Wednesday, October 16, 2013

MariaDB Dynamic Columns client API

I have blogged on using MariaDB Dynamic Columns already, and I hope this was useful and introduction. I have a few more things on this subject though, but one so far little known and used feature is the Client API for Dynamic Columns, see the MariaDB Knowledge Base for details. What this is all about is that Dynamic Columns were originally envisioned as a means of managing the "dynamic columns" used by Cassandra when using the MariaDB Cassandra Storage Engine. But as we realize, this is the server side of things (the Storage Engine) but there is a corresponding client library also, that is part of the MariaDB Client API.

As you have seen if you have read my previous blog on this subject, or whatever is written about MariaDB Dynamic Columns elsewhere, which is not much, MariaDB actually has no external representation of the dynamic column: Either you get the binary representation or you parse the binary representation using one of the supplied functions (like COLUMN_GET to get the value of an attribute in a dynamic column) or you get the binary. The only exception is the function COLUMN_JSON that retrieves the whole dynamic column and converts it to JSON, supporting nested objects also. Regrettably, there is no built-in means of adding a dynamic column in JSON format (Ulf Wendel has provided some JSON User Designed Functions though, but they don't line up with Dynamic Columns on the other hand).

Now, if we assume we are not using the COLUMN_GET function or something like that, can I programmatically parse a dynamic_column on the client? Well, I could sure use the server functions again, calling COLUMN_LIST and functions like that from a SELECT statement or in a Storage Procedure (I'll show this later), but what is real handy (if you are a C-developer like myself) is the DynamicColumns API functions in the MariaDB Client Library.

To begin with, these functions are not as easy to use as it might seem in the Knowledge Base article mentioned above. There are some bugs in what files are required that currently makes it kind of messy to build programs that use the Dynamic Columns API (which brings up another question: How many times can you write Dynamic Columns in one single blogpost?) This will be fixed eventually (it is known, reported bugs we talk about here), but until it is, let me show you some examples, so you get the point of this API.

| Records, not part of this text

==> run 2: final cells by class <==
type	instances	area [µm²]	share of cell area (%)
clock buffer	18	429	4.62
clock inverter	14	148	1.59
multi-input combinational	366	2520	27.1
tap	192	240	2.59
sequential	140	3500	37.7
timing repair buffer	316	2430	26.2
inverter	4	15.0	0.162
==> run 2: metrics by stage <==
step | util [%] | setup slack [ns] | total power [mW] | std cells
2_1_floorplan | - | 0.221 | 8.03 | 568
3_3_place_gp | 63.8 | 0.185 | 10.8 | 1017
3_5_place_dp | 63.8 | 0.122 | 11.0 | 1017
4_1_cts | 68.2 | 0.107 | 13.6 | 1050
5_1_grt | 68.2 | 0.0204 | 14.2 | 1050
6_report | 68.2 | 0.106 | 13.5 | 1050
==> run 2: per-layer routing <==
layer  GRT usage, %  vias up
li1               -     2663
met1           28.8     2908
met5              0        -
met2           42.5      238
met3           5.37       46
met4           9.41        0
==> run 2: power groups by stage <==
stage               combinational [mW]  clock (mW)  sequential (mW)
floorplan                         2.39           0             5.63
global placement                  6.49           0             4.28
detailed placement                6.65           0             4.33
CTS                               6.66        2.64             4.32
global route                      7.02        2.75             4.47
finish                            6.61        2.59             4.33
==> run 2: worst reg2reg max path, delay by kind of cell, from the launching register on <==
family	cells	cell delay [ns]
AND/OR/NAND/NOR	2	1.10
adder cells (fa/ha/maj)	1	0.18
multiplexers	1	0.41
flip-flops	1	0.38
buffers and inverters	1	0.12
$ cat config.mk
export PLATFORM = sky130hd
export DESIGN_NAME = ext_periph_obi_demux
export DESIGN_NICKNAME = d
export VERILOG_FILES = /design/src/rtl/ext_periph_demux_pkg.sv /design/src/rtl/ext_periph_addr_decoder.sv /design/src/rtl/ext_periph_obi_demux.sv
export SDC_FILE = /design/constraint.sdc
export NUM_CORES = 1
export LEC_CHECK = 0
export CORE_AREA = 2 2 167 169
export DETAILED_ROUTE_END_ITERATION = 10
export DIE_AREA = 0 0 169 171
export PLACE_DENSITY = 0.47
export SETUP_SLACK_MARGIN = 0.4
export SKIP_LAST_GASP = 1
export SLEW_MARGIN = 20
export SYNTH_ARGS = -nofsm -noshare
export SYNTH_HDL_FRONTEND = slang
export SYNTH_HIERARCHICAL = 1
export SYNTH_SLANG_ARGS = --single-unit
$ cat constraint.sdc
create_clock -name clk_i -period 6.9 [get_ports clk_i]
set_clock_uncertainty 0.2 [all_clocks]
set_input_delay 1.38 -clock clk_i [delete_from_list [all_inputs] [get_ports clk_i]]
set_output_delay 1.38 -clock clk_i [all_outputs]
set_load 0.005 [all_outputs]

To begin with, the API assumes that data passed to it is in the form of a DYNAMIC_COLUMN struct, which is a string with a specified length, i.e. it is NOT a null-terminated string but instead it is really, truly binary. This might be silly, but it is just how things are. So the DYNAMIC_COLUMN struct is set up with the data you got from a MariaDB Dynamic Column binary data. Still, this might not be valid Dynamic Column data, so to check that you should call the mariadb_dyncol_check() referencing this data to make sure it is valid Dynamic Column data.

The function that you then want to use is by far the most powerful one, mariadb_dyncol_unpack(). This will unpack a MariaDB dynamic column are retrieve the basic information on it:
  • How many attributes there are (how many "Dynamic Columns")
  • What the names of those attributes are.
  • The the values of those attributes are.
The values are returned as DYNAMIC_COLUMN_VALUE structs and the names as MYSQL_LEX_STRING structs. Most of this is described in the knowledge base article mentioned above.

I spent some time playing with this, most of that time was spent understanding how the API was meant to work and how to build an application on it. One night, after some heavy drinking, I decided that the best way to show this would be to write some code, instead of just blog about it on and on, so still severely drunk I wrote a simple tool for extracting Dynamic Column data from MariaDB and show it in some different ways (JSON, pretty JSON, Indented dynamic columns etc). To allow you to build it yourself I used autotools, but fact is to use that, you have to also copy some includefiles from the MariaDB source distribution (the reason is those bugs I mention above).

So there is a pre-built executable (I built this on an Ubuntu 10.10) that assumes you use the MariaDB 10.x Client Library (I used 10.0.4). If this doesn't work, as I said, you can always build it yourself (which isn't a throughly tested procedure). Also, for any of this to work, you need the Jansson JSON library.

I'll develop some more Dynamic Columns related tools eventually, but for now this is what I have in the dyncoltools toolset, the dyncoldebug tool available on sourceforge.